- _EXERCISE GOAL_
From the data below, give the number of lines holding the word "period", with nothing else added.

[PROVIDED INFORMATION]

## src/rtl/cnn_pkg.sv

```systemverilog
// Shared types and default constants for the convolution tile engine.
// Holds the FSM encoding used by conv_tile_engine.
package cnn_pkg;

  typedef enum logic [1:0] {
    S_IDLE,
    S_FETCH,
    S_DRAIN,
    S_WRITE
  } state_t;

  localparam int DATA_W_D    = 16;
  localparam int ACC_W_D     = 32;
  localparam int K_D         = 3;
  localparam int TILE_D      = 2;
  localparam int STRIDE_D    = 3;
  localparam int NUM_FILT_D  = 4;
  localparam int COORD_W_D   = 4;
  localparam int OUT_SHIFT_D = 16;
  localparam int OUT_AW_D    = 8;

endpackage

```

## src/rtl/conv_mac_unit.sv

```systemverilog
// Signed multiply-accumulate with shift, ReLU and saturation
// postprocessing for one convolution window.
module conv_mac_unit
  import cnn_pkg::*;
#(
  parameter int DATA_W    = DATA_W_D,
  parameter int ACC_W     = ACC_W_D,
  parameter int OUT_SHIFT = OUT_SHIFT_D
) (
  input  logic                     clk,
  input  logic                     reset,
  input  logic                     clear,
  input  logic                     valid,
  input  logic signed [DATA_W-1:0] in_data,
  input  logic signed [DATA_W-1:0] wt_data,
  input  logic                     relu_en,
  input  logic                     sat_en,
  output logic        [DATA_W-1:0] result
);

  localparam logic signed [ACC_W-1:0] SMAX =
    {{(ACC_W-DATA_W+1){1'b0}}, {(DATA_W-1){1'b1}}};
  localparam logic signed [ACC_W-1:0] SMIN =
    {{(ACC_W-DATA_W+1){1'b1}}, {(DATA_W-1){1'b0}}};

  logic signed [2*DATA_W-1:0] prod;
  logic signed [ACC_W-1:0]    acc;
  logic signed [ACC_W-1:0]    s;

  assign prod = in_data * wt_data;

  always_ff @(posedge clk or negedge reset) begin
    if (!reset) begin
      acc <= '0;
    end else if (clear) begin
      acc <= '0;
    end else if (valid) begin
      acc <= acc + ACC_W'(prod);
    end
  end

  always_comb begin
    s = acc >>> OUT_SHIFT;
    if (relu_en && s < 0) begin
      s = '0;
    end
    if (sat_en) begin
      if (s > SMAX) begin
        s = SMAX;
      end else if (s < SMIN) begin
        s = SMIN;
      end
    end
    result = s[DATA_W-1:0];
  end

endmodule

```

## src/rtl/conv_tile_engine.sv

```systemverilog
// Tile-level convolution sequencer: walks filters, output windows
// and kernel taps, and writes one postprocessed result per window.
module conv_tile_engine
  import cnn_pkg::*;
#(
  parameter int DATA_W    = DATA_W_D,
  parameter int ACC_W     = ACC_W_D,
  parameter int K         = K_D,
  parameter int TILE      = TILE_D,
  parameter int STRIDE    = STRIDE_D,
  parameter int NUM_FILT  = NUM_FILT_D,
  parameter int COORD_W   = COORD_W_D,
  parameter int OUT_SHIFT = OUT_SHIFT_D,
  parameter int OUT_AW    = OUT_AW_D
) (
  input  logic                 clk,
  input  logic                 reset,
  input  logic                 start,
  input  logic [COORD_W-1:0]   origin_x,
  input  logic [COORD_W-1:0]   origin_y,
  input  logic [OUT_AW-1:0]    out_base,
  input  logic                 relu_en,
  input  logic                 sat_en,
  output logic                 busy,
  output logic                 done,
  output logic [2*COORD_W-1:0] in_addr,
  input  logic [DATA_W-1:0]    in_data,
  output logic [$clog2(NUM_FILT)+$clog2(K*K)-1:0] wt_addr,
  input  logic [DATA_W-1:0]    wt_data,
  output logic                 wr_en,
  output logic [OUT_AW-1:0]    wr_addr,
  output logic [DATA_W-1:0]    wr_data
);

  localparam int KW  = (K > 1) ? $clog2(K) : 1;
  localparam int TW  = (TILE > 1) ? $clog2(TILE) : 1;
  localparam int FW  = $clog2(NUM_FILT);
  localparam int KKW = $clog2(K*K);

  state_t state, state_n;

  logic [KW-1:0]      kx, ky;
  logic [TW-1:0]      tx, ty;
  logic [FW-1:0]      filt;
  logic [COORD_W-1:0] ox, oy;
  logic [OUT_AW-1:0]  base;
  logic               relu_q, sat_q;
  logic               fetch_d;
  logic               accept;
  logic               last_tap;
  logic               last_win;
  logic [COORD_W-1:0] ax, ay;
  logic [DATA_W-1:0]  result;

  assign accept   = start && !busy;
  assign last_tap = (kx == KW'(K-1)) && (ky == KW'(K-1));
  assign last_win = (tx == TW'(TILE-1)) && (ty == TW'(TILE-1)) &&
                    (filt == FW'(NUM_FILT-1));

  always_ff @(posedge clk or negedge reset) begin
    if (!reset) begin
      state   <= S_IDLE;
      done    <= 1'b0;
      fetch_d <= 1'b0;
    end else begin
      state   <= state_n;
      done    <= (state == S_WRITE) && last_win;
      fetch_d <= (state == S_FETCH);
    end
  end

  always_comb begin
    state_n = state;
    unique case (state)
      S_IDLE:  if (accept) state_n = S_FETCH;
      S_FETCH: if (last_tap) state_n = S_DRAIN;
      S_DRAIN: state_n = S_WRITE;
      S_WRITE: state_n = last_win ? S_IDLE : S_FETCH;
      default: state_n = S_IDLE;
    endcase
  end

  always_ff @(posedge clk or negedge reset) begin
    if (!reset) begin
      ox     <= '0;
      oy     <= '0;
      base   <= '0;
      relu_q <= 1'b0;
      sat_q  <= 1'b0;
    end else if (accept) begin
      ox     <= origin_x;
      oy     <= origin_y;
      base   <= out_base;
      relu_q <= relu_en;
      sat_q  <= sat_en;
    end
  end

  always_ff @(posedge clk or negedge reset) begin
    if (!reset) begin
      kx   <= '0;
      ky   <= '0;
      tx   <= '0;
      ty   <= '0;
      filt <= '0;
    end else begin
      unique case (state)
        S_IDLE: begin
          if (accept) begin
            kx   <= '0;
            ky   <= '0;
            tx   <= '0;
            ty   <= '0;
            filt <= '0;
          end
        end
        S_FETCH: begin
          if (kx == KW'(K-1)) begin
            kx <= '0;
            ky <= (ky == KW'(K-1)) ? '0 : ky + 1'b1;
          end else begin
            kx <= kx + 1'b1;
          end
        end
        S_WRITE: begin
          if (tx == TW'(TILE-1)) begin
            tx <= '0;
            if (ty == TW'(TILE-1)) begin
              ty   <= '0;
              filt <= (filt == FW'(NUM_FILT-1)) ? '0 : filt + 1'b1;
            end else begin
              ty <= ty + 1'b1;
            end
          end else begin
            tx <= tx + 1'b1;
          end
        end
        default: ;
      endcase
    end
  end

  assign ax = ox + COORD_W'(tx * STRIDE) + COORD_W'(kx);
  assign ay = oy + COORD_W'(ty * STRIDE) + COORD_W'(ky);

  always_comb begin
    busy    = (state != S_IDLE) || done;
    in_addr = '0;
    wt_addr = '0;
    wr_en   = 1'b0;
    wr_addr = '0;
    wr_data = '0;
    if (state == S_FETCH) begin
      in_addr = {ay, ax};
      wt_addr = {filt, KKW'(ky * K + kx)};
    end
    if (state == S_WRITE) begin
      wr_en   = 1'b1;
      wr_addr = base + OUT_AW'(filt * TILE * TILE + ty * TILE + tx);
      wr_data = result;
    end
  end

  // Data for tap n arrives with tap n+1's address, so the first
  // tap of a window clears while nothing is valid yet.
  conv_mac_unit #(
    .DATA_W    (DATA_W),
    .ACC_W     (ACC_W),
    .OUT_SHIFT (OUT_SHIFT)
  ) u_mac (
    .clk     (clk),
    .reset   (reset),
    .clear   ((state == S_FETCH) && (kx == '0) && (ky == '0)),
    .valid   (fetch_d),
    .in_data (in_data),
    .wt_data (wt_data),
    .relu_en (relu_q),
    .sat_en  (sat_q),
    .result  (result)
  );

endmodule

```

## config.mk

```make
export PLATFORM = sky130hd
export DESIGN_NAME = conv_tile_engine
export DESIGN_NICKNAME = d
export VERILOG_FILES = /design/src/rtl/cnn_pkg.sv /design/src/rtl/conv_mac_unit.sv /design/src/rtl/conv_tile_engine.sv
export SDC_FILE = /design/constraint.sdc
export NUM_CORES = 1
export LEC_CHECK = 0
export CAP_MARGIN = 25
export CORE_ASPECT_RATIO = 1.2
export CORE_UTILIZATION = 45
export CTS_CLUSTER_DIAMETER = 40
export CTS_CLUSTER_SIZE = 30
export DETAILED_ROUTE_END_ITERATION = 8
export SETUP_SLACK_MARGIN = 0.15
export SYNTH_ARGS = -nofsm -noshare
export SYNTH_HDL_FRONTEND = slang
export SYNTH_HIERARCHICAL = 1
export SYNTH_SLANG_ARGS = --single-unit
export TNS_END_PERCENT = 30
```

## constraint.sdc

```tcl
create_clock -name clk -period 13.96 [get_ports clk]
set_input_delay 3.49 -clock clk [delete_from_list [all_inputs] [get_ports clk]]
set_output_delay 3.49 -clock clk [all_outputs]
set_load 0.02 [all_outputs]
```

-- Word-level counts from Yosys, hierarchy flattened
Cells that the tools add are included.
- word-level logic and storage cells: 100
- flip-flop bits (word level): 62
- bits of input ports: 53
- $lt $le $gt $ge: 3
- equal/unequal tests: 11
- add/subtract/negate cells: 14
- multipliers: 4
- reductions and logical operators: 23
- multiplexer cells: 31
- operators by type and width (cell ; number):
    two-way mux 32 bit ; 3
    two-way mux 16 bit ; 4
    adder 32 bit ; 1
    greater-than comparator 32 x 16 -> 1 bit, second input constant ; 1
    less-than comparator 32 x 16 -> 1 bit, second input constant ; 1
    multiplier 16 x 16 -> 32 bit ; 1
    two-way mux 2 bit ; 9
    less-than comparator 16 x 1 -> 1 bit, second input constant ; 1
    two-way mux 8 bit ; 2
    adder 4 x 2 -> 4 bit ; 3
    one-hot mux 2 bit (2 select lines) ; 3
    equality test 2 bit, second input constant ; 5
    inequality test 2 bit, second input constant ; 5
    adder 4 x 3 -> 4 bit ; 2
    adder 8 x 6 -> 8 bit ; 1
    logical AND 1 bit ; 8
    one-hot mux 2 bit (4 select lines) ; 1
    nonzero test 2 bit ; 4
    adder 2 x 1 -> 2 bit, second input constant ; 3
    adder 5 x 1 -> 6 bit ; 1
    zero test 2 bit ; 3
    multiplier 1 x 2 -> 3 bit, second input constant ; 2
    two-way mux 1 bit ; 6
    two-way mux 6 bit ; 1
    10 further kinds ; 15

-- Logic depth before layout (Yosys ltp)
Gate-level depths: netlist (run 1).
- depth in word-level cells: 8
- mapped depth: 23
- mapped depth without buffers: 22

-- Hierarchy
The synthesis (run 1) kept the hierarchy.
- by module, submodules not included (module ; cells each ; area each (um2) ; times used):
    conv_mac_unit ; 1315 ; 12354.3 ; 1
    conv_tile_engine ; 202 ; 2148.3 ; 1

-- Worst setup path before layout (run 1)
OpenSTA, ideal clock, no wires.
- kind: input port to flip-flop
- from: in wt_data[1]
- to: reg u_mac.acc[31]
- path slack: 4.779 ns
- data required time: 13.873 ns
- stages on the path: 21
- path buffers: 1
- arrival time: 9.094 ns
- cells stage by stage: clkbuf_1 > nand2_1 > inv_1 > fa_1 > inv_1 > fa_1 > inv_1 > fa_1 > fa_1 > fa_1 > inv_1 > fa_1 > inv_1 > ha_1 > a21oi_1 > o21ai_0 > or3_1 > o21ai_2 > o2111ai_2 > xnor2_1 > a211oi_2
- word-level cells in the longest chain between the ends: 4
- ends and longest elaborated chain (item ; RTL line ; text):
    from (decl) ; conv_tile_engine.sv:29 ; input logic [DATA_W-1:0] wt_data,
    multiplier 16 x 16 -> 32 bit ; conv_mac_unit.sv:30 ; assign prod = in_data * wt_data;
    adder 32 bit ; conv_mac_unit.sv:38 ; acc <= acc + ACC_W'(prod);
    two-way mux 32 bit ; conv_mac_unit.sv:37 ; end else if (valid) begin
    two-way mux 32 bit ; conv_mac_unit.sv:35 ; end else if (clear) begin
    to (signal assigned) ; conv_mac_unit.sv:38 ;
    to (decl) ; conv_mac_unit.sv:27 ; logic signed [ACC_W-1:0] acc;
No other way between the ends. The select of a mux whose other input is x is not followed.
A chain may end at the register's enable or synchronous reset.

-- Worst setup path after layout (run 1)
Same ends and word-level chain as after synthesis.

==> results of run 1 <==
[registers in the layout, summed over array words and instances, names as in the netlist]
| register | count |
|---|---|
| fetch_d | 1 |
| tx | 1 |
| base | 8 |
| u_mac/acc | 32 |
| relu_q | 1 |
| state | 2 |
| done | 1 |
| oy | 4 |
| ky | 2 |
| ty | 1 |
| kx | 2 |
| filt | 2 |
| ox | 4 |
[cell type report]
cell class	count	area (um2)
clock buffers	10	229
inverters	365	1370
flip-flops and latches	61	1530
multi-input cells	1041	11300
repair buffers	99	976
well taps	401	502
clock inverters	6	62.6
fillers	3014	15400
[worst min-delay path by stage]
stage | from | end | slack [ns]
floorplan | u_mac/acc[16] | u_mac/acc[16] | 0.48
global placement | ox[1] | ox[1] | 0.49
detailed placement | ox[1] | ox[1] | 0.50
CTS | ox[1] | ox[1] | 0.51
global route | ox[1] | ox[1] | 0.52
finish | ox[1] | ox[1] | 0.50
[critical path: stages]
cell             delay [ns]
clkdlybuf4s50_1        0.81
nand2_1                0.36
inv_1                  0.10
fa_1                   0.73
inv_1                  0.12
fa_1                   0.57
inv_1                  0.30
fa_1                   0.50
fa_1                   0.51
fa_1                   0.49
inv_1                  0.06
fa_1                   0.53
inv_1                  0.04
ha_1                   0.37
a21oi_1                0.18
o21ai_0                0.19
or3_1                  0.43
o21ai_2                0.15
o2111ai_2              0.15
xnor2_1                0.17
a211oi_2               0.21
[through the flow]
| step | std cells | utilization, % | hold WS, ns |
|---|---|---|---|
| CTS | 1983 | 50.9 | 0.511 |
| floorplan | 1515 | - | 0.476 |
| global placement | 1966 | 49.9 | 0.493 |
| global route | 1983 | 50.9 | 0.517 |
| finish | 1983 | 50.9 | 0.504 |
| detailed placement | 1967 | 50.0 | 0.497 |
[per-layer routing]
metal,share of wire (%),vias up
met3,3.5,25
met4,1.2,0
met2,49,182
met5,0,-
met1,46,5152
li1,-,4685
==> metrics.md, run 1 <==
| Metric | Value |
|---|---|
| Fraction of layout cells with a size suffix above 1 | `3.98%` |
| Synthesized net count | `1983` |
| Synthesized instance count | `1515` |
| Root Driver | `clkbuf_16` |
| CTS tree | `yes` |
| Most common cell after layout, fill and taps aside | `inv_1` |
| Minimum clock period after layout | `10.25 ns` |
| Worst reg2reg endpoint | `u_mac/acc[26]` |
| DP Worst Slack | `3.39 ns` |
| Num CTS Buffers | `9` |
| Routing usage on met2 | `38.2%` |
| Largest net degree at the start of global routing | `62` |
| Busiest layer in global routing | `met2` |
| WHS Path Cells | `1` |
| Reg clk slew, reported paths | `0.06 ns` |
| RSZ-0062 raised after global routing | `no` |
| # clock sinks | `61` |
| Placed inst area | `15700 um2` |
| Hold_buf cts | `0` |
| Final wirelength | `32.9 mm` |
| Max_cap viols | `0` |
| Relative slew slack | `37.1%` |
| Max Root-Sink Buffers | `2` |
| Vias in the first global route | `11200` |
| Crit-path max FO | `16` |
| Worst-Margin Slew | `0.943 ns` |
| Port Buffers | `92` |
| Detailed Routing Iterations Pass 1 | `7` |
| Die W | `166 um` |
| CP endpoint kind | `flip-flop` |
| Met1 usage | `29.9%` |
| Setup-failing EPs final | `0` |
| Outcome | `finished with violations` |
| Initial Utilization | `46.0%` |
| Final worst slack | `3.71 ns` |
| Syn avg cell area | `9.55 um2` |
| Nets | `2045` |
| Via count | `10000` |
| Final Hold Viols | `0` |
| Most frequent cells in the layout | `inv_1, fa_1, and2_1` |
| Syn. warnings | `6` |
| R2R depth | `17` |
| Critical Path Source | `wt_data[1]` |
| Area Overhead vs Synth | `10.7%` |
| Setup CP Type | `in -> reg` |
| Reg2reg start | `u_mac/acc[15]` |
| First-pass GRT wire length | `57.8 mm` |
| DRC violations left | `6` |
| Core ar. | `31400 um2` |
| Crit start category | `input port` |
| GRT overflow | `0` |
| Post-route cell area | `16000 um2` |
| CTS resizes | `0` |
| Top-level I/O count | `94` |
| Number of post-CTS setup repair buffers | `0` |
| Fmax | `0.0976 GHz` |
| # rows | `71` |
| Crit path to | `u_mac/acc[31]` |
| Die area | `32900 um2` |
| Fin crit share | `73.4%` |
| Antenna violations before repair | `0` |
| FF-to-FF setup slack | `8.77 ns` |
| Drt wl/cell | `16.6 um` |
| Final setup skew | `0.00918 ns` |
| GRT Overall Usage | `22.0%` |
| Antenna viol nets, final | `0` |
| Worst Hold Class | `reg -> reg` |
| Post-DP HPWL | `27.1 mm` |
| Met3 global-route usage | `2.55%` |
| Failing checks | `DRC` |
| Syn Std Cell Area | `14500 um2` |
| Antenna diode count | `0` |
| WP data arrival | `10.50 ns` |
| Chip height | `198 um` |
| # H-tree levels | `3` |
| Global placement routability congestion | `0.820` |
| Req. time, crit path | `14.21 ns` |
| Worst-Skew Late Latency | `0.33 ns` |
| Total Neg Setup Slack | `0 ns` |
| Vias per inst | `5.07` |
| Final Slew Violations | `0` |
| Iter 0 DRT Violations | `396` |
Power of run 1 is left out: the tool's default activity adds up to more than one toggle a clock period on the data nets, which glitch-free logic cannot reach.
==> run 2, diff against run 1 <==
--- a/config.mk
+++ b/config.mk
@@ -11,6 +11,7 @@
 export CTS_CLUSTER_DIAMETER = 40
 export CTS_CLUSTER_SIZE = 30
 export DETAILED_ROUTE_END_ITERATION = 8
+export PLACE_DENSITY = 0.66
 export SETUP_SLACK_MARGIN = 0.15
 export SYNTH_ARGS = -nofsm -noshare
 export SYNTH_HDL_FRONTEND = slang
==> constraint.sdc (replaced) <==
create_clock -name clk -period 8.8 [get_ports clk]
set_input_delay 2.2 -clock clk [delete_from_list [all_inputs] [get_ports clk]]
set_output_delay 2.2 -clock clk [all_outputs]
set_load 0.02 [all_outputs]
==> metrics.md, run 2 (synthesis results as in run 1) <==
| Metric | Value |
|---|---|
| Outcome | `finished with violations (unchanged)` |
| Failing checks | `DRC (unchanged)` |
| CTS resizes | `0 (unchanged)` |
| WHS Path Cells | `1 (unchanged)` |
| Reg2reg start | `u_mac/acc[15] (unchanged)` |
| RSZ-0062 raised after global routing | `no (unchanged)` |
| Hold Path Sink | `ox[1] (unchanged)` |
| Setup CP Type | `in -> reg (unchanged)` |
| Final worst slack | `0.461 ns (was 3.71 ns)` |
| Req. time, crit path | `9.01 ns (was 14.21 ns)` |
| GRT Overall Usage | `21.6% (was 22.0%)` |
| Final Hold Viols | `0 (unchanged)` |
| CTS tree | `yes (unchanged)` |
| Reg clk slew, reported paths | `0.06 ns (about the same)` |
| Most common cell after layout, fill and taps aside | `inv_1 (unchanged)` |
| Detailed Routing Iterations Pass 1 | `7 (unchanged)` |
| First-pass GRT wire length | `57.2 mm (was 57.8 mm)` |
| Met3 global-route usage | `2.87% (was 2.55%)` |
| Port Buffers | `92 (unchanged)` |
| Fraction of layout cells with a size suffix above 1 | `7.09% (was 3.98%)` |
| Slowest stage delay, CP | `0.71 ns (was 0.81 ns)` |
| Via count | `10300 (was 10000)` |
| CP max-delay cell | `clkdlybuf4s50_1 (unchanged)` |
| Root Driver | `clkbuf_16 (unchanged)` |
| Antenna violations before repair | `0 (unchanged)` |
| Hold Slack | `0.511 ns (was 0.504 ns)` |
| Vias in the first global route | `11300 (was 11200)` |
| Fmax | `0.120 GHz` |
| Crit-path max FO | `8 (was 16)` |
| Top-level I/O count | `94 (unchanged)` |
| # clock sinks | `61 (unchanged)` |
| Core ar. | `31400 um2 (unchanged)` |
| Max Root-Sink Buffers | `2 (unchanged)` |
| Routing usage on met2 | `37.8% (was 38.2%)` |
| Global placement routability congestion | `0.883 (was 0.820)` |
| Antenna diode count | `0 (unchanged)` |
| R2R depth | `18 (was 17)` |
| Crit start category | `input port (unchanged)` |
| Top flop regs | `u_mac/acc x32, base x8 (unchanged)` |
| DRC violations left | `14 (was 6)` |
| # H-tree levels | `3 (unchanged)` |
| Die area | `32900 um2 (unchanged)` |
| Relative slew slack | `37.1% (about the same)` |
| Register area | `1530 um2 (unchanged)` |
| Number of post-CTS setup repair buffers | `0 (unchanged)` |
| # rows | `71 (unchanged)` |
| GRT overflow | `0 (unchanged)` |
| Total Neg Setup Slack | `0 ns (unchanged)` |
| Vias per inst | `5.06 (was 5.07)` |
| CP Buf/Inv Count | `6 (unchanged)` |
| Final wirelength | `32.6 mm (was 32.9 mm)` |
| Critical-path cell list | `clkdlybuf4s50_1 -> nand2_1 -> inv_1 -> fa_1 -> fa_1 -> inv_1 -> fa_1 -> inv_1 -> fa_1 -> fa_1 -> inv_1 -> fa_1 -> inv_1 -> ha_1 -> a21o_1 -> a21o_1 -> a21oi_1 -> nand3_2 -> o211ai_1 -> a21oi_1 -> xnor2_1 -> o21ai_1 (was clkdlybuf4s50_1 -> nand2_1 -> inv_1 -> fa_1 -> inv_1 -> fa_1 -> inv_1 -> fa_1 -> fa_1 -> fa_1 -> inv_1 -> fa_1 -> inv_1 -> ha_1 -> a21oi_1 -> o21ai_0 -> or3_1 -> o21ai_2 -> o2111ai_2 -> xnor2_1 -> a211oi_2)` |
| CP delay by family, top | `adder cells (unchanged)` |
| Most frequent cells in the layout | `inv_1, fa_1, and2_1 (unchanged)` |
| Drt wl/cell | `16.0 um (was 16.6 um)` |
| Final Non-Filler Cells | `2036 (was 1983)` |
| Setup-failing EPs final | `0 (unchanged)` |
| Placed Cells incl. Taps | `2020 (was 1967)` |
| Hold Crit Start | `ox[1] (unchanged)` |
| Max reg flops | `32 (unchanged)` |
| Post-DP HPWL | `27.8 mm (was 27.1 mm)` |
| Final setup skew | `0.00490 ns (was 0.00918 ns)` |
| Antenna viol nets, final | `0 (unchanged)` |
| Busiest layer in global routing | `met2 (unchanged)` |
| Worst-Margin Slew | `0.943 ns (about the same)` |
| Iter 0 DRT Violations | `426 (was 396)` |
| Initial Utilization | `46.0% (unchanged)` |
| Fill cell count | `2910 (was 3014)` |
| Minimum clock period after layout | `8.34 ns` |
| Largest net degree at the start of global routing | `62 (unchanged)` |
| Chip height | `198 um (unchanged)` |
| Hold_buf cts | `0 (unchanged)` |
| Worst path most repeated cell | `fa_1 (unchanged)` |
| DP Worst Slack | `0.172 ns (was 3.39 ns)` |
| Nets | `2098 (was 2045)` |
| Area Overhead vs Synth | `13.9% (was 10.7%)` |
| Die W | `166 um (unchanged)` |
| Final Slew Violations | `0 (unchanged)` |
| Worst reg2reg endpoint | `u_mac/acc[30] (was u_mac/acc[26])` |
| WP data arrival | `8.55 ns (was 10.50 ns)` |
| FF-to-FF setup slack | `3.63 ns (was 8.77 ns)` |
| Max_cap viols | `0 (unchanged)` |
| Met1 usage | `28.7% (was 29.9%)` |
| Worst-Skew Late Latency | `0.33 ns (about the same)` |
| Most flops, register | `u_mac/acc (unchanged)` |
| Fin crit share | `94.8%` |
| CP endpoint kind | `flip-flop (unchanged)` |
| Multi-input gate area | `11300 um2 (unchanged)` |
| Num CTS Buffers | `9 (unchanged)` |
| Worst Hold Class | `reg -> reg (unchanged)` |
-- run 2: changes by cell type in the layout (fill, tap and decap cells not counted), sizes merged --
cell | before | now
buf | 8 | 61
clkbuf | 10 | 12
clkinv | 6 | 4
bufinv | 1 | 2
inv | 364 | 363
-- run 2: layout make-up --
cell class,count,share of cell area (%)
clock inverters,4,0.425
repair buffers,152,8.57
well taps,401,3.05
inverters,365,8.31
flip-flops and latches,61,9.26
multi-input cells,1041,68.8
clock buffers,12,1.56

[/PROVIDED INFORMATION]

- _OUTPUT OF THE TASK_
5